Print nothing but the lines below starting at the line that holds "export PLATFORM = sky130hd" and ending at the line that holds "export CTS_BUF_LIST = sky130_fd_sc_hd__clkbuf_2", including both, each exactly as written.
"""
[config.mk]
export PLATFORM = sky130hd
export DESIGN_NAME = mfdl_mac
export DESIGN_NICKNAME = d
export VERILOG_FILES = /design/src/mfdl_pkg.sv /design/src/mfdl_mac.sv
export SDC_FILE = /design/constraint.sdc
export NUM_CORES = 2
export LEC_CHECK = 0
export BUFFER_PORTS_ARGS = -buffer_cell sky130_fd_sc_hd__clkbuf_2
export CAP_MARGIN = 10
export CORE_MARGIN = 2
export CORE_UTILIZATION = 30
export CTS_BUF_LIST = sky130_fd_sc_hd__clkbuf_2 sky130_fd_sc_hd__clkbuf_4 sky130_fd_sc_hd__clkbuf_8
export DETAILED_ROUTE_END_ITERATION = 16
export GPL_ROUTABILITY_DRIVEN = 0
export GPL_TIMING_DRIVEN = 1
export PLACE_DENSITY = 0.49
export SLEW_MARGIN = 40
export SYNTH_ARGS = -nofsm -noshare
export SYNTH_HDL_FRONTEND = slang
export SYNTH_SLANG_ARGS = --single-unit
[constraint.sdc]
create_clock -name clk -period 3.9 [get_ports clk]
set_clock_uncertainty 0.15 [all_clocks]
set_input_delay 0.195 -clock clk [delete_from_list [all_inputs] [get_ports clk]]
set_output_delay 0.195 -clock clk [all_outputs]
set_load 0.02 [all_outputs]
"""
[Task result]
export PLATFORM = sky130hd
export DESIGN_NAME = mfdl_mac
export DESIGN_NICKNAME = d
export VERILOG_FILES = /design/src/mfdl_pkg.sv /design/src/mfdl_mac.sv
export SDC_FILE = /design/constraint.sdc
export NUM_CORES = 2
export LEC_CHECK = 0
export BUFFER_PORTS_ARGS = -buffer_cell sky130_fd_sc_hd__clkbuf_2
export CAP_MARGIN = 10
export CORE_MARGIN = 2
export CORE_UTILIZATION = 30
export CTS_BUF_LIST = sky130_fd_sc_hd__clkbuf_2 sky130_fd_sc_hd__clkbuf_4 sky130_fd_sc_hd__clkbuf_8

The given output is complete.